Description of the task: For the entries below, say how many lines include the word "Slowest" and add nothing else.

[Task material Boundary: Start]

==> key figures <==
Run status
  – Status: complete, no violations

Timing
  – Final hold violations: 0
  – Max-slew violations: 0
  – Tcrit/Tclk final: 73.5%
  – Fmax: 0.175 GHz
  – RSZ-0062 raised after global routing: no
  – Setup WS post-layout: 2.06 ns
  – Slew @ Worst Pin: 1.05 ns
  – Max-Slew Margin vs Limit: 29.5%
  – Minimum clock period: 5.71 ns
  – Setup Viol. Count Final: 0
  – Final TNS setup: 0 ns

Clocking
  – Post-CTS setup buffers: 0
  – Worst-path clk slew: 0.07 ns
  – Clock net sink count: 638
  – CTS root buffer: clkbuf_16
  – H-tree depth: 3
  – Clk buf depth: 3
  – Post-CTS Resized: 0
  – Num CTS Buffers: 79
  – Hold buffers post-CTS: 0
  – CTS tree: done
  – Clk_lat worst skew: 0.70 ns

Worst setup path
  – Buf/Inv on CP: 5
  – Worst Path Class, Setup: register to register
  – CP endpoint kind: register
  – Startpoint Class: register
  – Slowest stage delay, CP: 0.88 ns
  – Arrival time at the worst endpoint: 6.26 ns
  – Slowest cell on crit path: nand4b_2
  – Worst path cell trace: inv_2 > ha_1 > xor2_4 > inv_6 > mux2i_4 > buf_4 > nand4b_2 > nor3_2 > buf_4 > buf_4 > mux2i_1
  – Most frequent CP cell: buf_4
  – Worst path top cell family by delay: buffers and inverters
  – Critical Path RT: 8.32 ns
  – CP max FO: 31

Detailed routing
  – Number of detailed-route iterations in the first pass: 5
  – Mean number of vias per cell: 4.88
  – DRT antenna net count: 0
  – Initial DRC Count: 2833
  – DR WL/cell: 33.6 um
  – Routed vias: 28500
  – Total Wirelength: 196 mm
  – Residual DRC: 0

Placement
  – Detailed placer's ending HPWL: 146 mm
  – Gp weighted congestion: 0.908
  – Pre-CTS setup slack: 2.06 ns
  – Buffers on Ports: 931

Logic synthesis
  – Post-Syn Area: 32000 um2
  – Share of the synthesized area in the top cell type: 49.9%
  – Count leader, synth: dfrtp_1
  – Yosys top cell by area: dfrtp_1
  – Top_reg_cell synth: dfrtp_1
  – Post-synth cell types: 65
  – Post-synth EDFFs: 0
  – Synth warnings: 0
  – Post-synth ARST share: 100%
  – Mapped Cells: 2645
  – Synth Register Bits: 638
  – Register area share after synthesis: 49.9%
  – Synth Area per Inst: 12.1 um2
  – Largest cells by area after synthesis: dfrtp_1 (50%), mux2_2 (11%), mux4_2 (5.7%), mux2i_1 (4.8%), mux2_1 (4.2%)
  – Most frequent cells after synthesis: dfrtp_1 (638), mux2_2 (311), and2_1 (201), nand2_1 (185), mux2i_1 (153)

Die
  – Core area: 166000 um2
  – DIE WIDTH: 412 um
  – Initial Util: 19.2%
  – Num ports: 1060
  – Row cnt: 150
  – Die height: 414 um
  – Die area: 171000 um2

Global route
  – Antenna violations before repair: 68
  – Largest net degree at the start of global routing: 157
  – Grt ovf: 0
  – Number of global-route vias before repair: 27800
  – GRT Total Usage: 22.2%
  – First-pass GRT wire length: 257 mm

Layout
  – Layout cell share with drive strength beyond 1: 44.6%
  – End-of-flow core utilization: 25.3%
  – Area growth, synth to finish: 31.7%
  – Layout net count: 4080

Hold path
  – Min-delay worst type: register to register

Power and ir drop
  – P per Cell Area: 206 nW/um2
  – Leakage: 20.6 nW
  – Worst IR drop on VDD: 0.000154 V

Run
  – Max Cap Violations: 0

[Task material Boundary: End]
[Task material Boundary: Start]

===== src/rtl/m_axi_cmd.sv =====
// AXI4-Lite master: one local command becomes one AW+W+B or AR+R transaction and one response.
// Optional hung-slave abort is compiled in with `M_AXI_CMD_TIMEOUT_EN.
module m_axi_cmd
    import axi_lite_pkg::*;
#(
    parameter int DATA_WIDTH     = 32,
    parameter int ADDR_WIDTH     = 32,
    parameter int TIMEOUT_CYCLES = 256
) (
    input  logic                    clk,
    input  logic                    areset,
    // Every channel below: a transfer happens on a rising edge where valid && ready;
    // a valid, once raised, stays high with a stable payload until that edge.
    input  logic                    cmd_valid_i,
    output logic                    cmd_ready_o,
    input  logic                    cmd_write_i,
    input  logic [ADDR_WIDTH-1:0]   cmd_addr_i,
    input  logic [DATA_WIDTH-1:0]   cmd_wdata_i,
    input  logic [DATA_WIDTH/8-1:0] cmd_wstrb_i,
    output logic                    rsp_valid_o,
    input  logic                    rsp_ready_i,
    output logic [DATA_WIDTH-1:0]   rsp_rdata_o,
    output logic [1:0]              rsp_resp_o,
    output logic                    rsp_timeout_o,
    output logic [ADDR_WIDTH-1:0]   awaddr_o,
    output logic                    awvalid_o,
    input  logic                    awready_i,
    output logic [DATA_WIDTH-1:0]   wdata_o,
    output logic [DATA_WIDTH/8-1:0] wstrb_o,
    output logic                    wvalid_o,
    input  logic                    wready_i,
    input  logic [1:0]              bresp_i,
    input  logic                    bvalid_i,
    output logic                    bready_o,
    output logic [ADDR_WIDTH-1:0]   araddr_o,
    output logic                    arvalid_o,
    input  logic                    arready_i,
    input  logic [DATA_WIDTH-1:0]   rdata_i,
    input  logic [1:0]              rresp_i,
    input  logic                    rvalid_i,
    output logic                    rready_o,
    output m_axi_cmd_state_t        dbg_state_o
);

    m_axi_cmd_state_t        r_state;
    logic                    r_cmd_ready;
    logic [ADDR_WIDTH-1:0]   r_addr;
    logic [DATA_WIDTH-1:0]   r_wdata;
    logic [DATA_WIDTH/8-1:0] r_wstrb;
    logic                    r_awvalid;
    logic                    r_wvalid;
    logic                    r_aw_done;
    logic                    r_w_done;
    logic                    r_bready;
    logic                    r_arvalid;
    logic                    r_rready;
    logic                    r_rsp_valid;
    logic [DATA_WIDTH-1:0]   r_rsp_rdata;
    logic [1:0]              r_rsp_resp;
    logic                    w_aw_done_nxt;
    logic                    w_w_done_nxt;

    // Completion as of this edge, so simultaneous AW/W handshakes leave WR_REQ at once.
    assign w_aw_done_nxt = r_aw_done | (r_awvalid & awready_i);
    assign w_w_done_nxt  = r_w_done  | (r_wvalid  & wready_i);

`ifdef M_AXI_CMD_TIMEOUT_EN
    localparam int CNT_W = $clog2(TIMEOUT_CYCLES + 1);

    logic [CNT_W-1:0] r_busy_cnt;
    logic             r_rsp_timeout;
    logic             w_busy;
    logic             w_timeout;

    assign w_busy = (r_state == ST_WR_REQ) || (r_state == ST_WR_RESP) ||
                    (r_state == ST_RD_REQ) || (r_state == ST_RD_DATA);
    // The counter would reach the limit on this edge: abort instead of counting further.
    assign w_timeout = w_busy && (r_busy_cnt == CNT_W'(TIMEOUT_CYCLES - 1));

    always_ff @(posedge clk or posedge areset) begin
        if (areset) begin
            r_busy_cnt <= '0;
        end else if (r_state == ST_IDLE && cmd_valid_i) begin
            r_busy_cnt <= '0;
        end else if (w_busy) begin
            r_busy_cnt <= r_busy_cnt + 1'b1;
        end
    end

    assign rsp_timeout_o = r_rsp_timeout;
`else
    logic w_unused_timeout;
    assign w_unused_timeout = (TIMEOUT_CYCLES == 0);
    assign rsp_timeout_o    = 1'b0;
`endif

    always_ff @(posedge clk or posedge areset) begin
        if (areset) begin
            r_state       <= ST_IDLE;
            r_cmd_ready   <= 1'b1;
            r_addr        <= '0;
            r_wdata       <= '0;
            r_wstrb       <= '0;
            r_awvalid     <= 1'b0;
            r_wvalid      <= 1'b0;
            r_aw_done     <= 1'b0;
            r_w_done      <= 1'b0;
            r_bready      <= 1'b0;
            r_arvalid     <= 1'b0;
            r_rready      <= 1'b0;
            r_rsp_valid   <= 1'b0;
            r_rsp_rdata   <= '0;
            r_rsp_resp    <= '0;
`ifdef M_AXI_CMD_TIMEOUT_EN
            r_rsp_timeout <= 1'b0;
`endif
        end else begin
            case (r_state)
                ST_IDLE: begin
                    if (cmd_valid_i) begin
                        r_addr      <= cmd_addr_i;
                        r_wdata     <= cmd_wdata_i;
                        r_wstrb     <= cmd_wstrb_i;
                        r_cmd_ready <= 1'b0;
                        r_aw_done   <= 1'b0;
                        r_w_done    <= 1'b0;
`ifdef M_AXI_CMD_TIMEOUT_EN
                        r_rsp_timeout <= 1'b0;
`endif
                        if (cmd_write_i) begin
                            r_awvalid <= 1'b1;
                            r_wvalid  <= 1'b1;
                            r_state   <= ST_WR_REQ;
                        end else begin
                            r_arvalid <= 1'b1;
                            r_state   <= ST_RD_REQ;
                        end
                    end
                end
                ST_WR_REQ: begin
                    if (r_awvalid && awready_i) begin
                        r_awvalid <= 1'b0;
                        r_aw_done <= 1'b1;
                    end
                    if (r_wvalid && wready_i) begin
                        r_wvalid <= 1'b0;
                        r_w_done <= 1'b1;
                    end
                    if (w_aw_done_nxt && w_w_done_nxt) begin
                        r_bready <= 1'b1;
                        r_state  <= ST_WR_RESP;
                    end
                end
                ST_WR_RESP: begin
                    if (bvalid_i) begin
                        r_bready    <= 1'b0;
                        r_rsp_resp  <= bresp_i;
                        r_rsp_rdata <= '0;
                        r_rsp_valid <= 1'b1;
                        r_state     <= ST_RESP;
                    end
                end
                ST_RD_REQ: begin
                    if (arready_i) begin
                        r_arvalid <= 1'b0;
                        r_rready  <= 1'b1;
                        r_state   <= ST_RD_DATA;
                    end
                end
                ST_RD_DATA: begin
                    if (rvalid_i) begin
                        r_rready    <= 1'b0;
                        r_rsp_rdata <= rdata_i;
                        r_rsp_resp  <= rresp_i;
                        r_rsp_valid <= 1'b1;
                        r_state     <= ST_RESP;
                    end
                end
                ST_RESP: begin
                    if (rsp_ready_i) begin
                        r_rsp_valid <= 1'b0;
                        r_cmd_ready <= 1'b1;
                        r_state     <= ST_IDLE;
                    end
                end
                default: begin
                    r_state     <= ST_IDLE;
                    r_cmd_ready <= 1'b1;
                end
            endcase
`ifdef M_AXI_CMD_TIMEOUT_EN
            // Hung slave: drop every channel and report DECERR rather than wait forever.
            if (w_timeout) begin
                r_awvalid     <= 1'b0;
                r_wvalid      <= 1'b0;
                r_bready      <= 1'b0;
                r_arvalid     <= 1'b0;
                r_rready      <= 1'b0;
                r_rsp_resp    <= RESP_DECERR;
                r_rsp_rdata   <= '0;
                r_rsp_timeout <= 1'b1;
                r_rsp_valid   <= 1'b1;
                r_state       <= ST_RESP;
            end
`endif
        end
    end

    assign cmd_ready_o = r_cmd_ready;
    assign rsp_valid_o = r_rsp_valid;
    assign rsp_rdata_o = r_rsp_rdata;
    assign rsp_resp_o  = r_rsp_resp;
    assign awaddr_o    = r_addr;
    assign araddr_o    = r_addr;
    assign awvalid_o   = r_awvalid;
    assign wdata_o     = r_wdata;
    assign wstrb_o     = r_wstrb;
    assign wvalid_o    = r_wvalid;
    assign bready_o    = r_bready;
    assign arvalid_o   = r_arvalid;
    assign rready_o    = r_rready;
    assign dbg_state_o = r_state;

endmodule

[Task material Boundary: End]

Task output: 2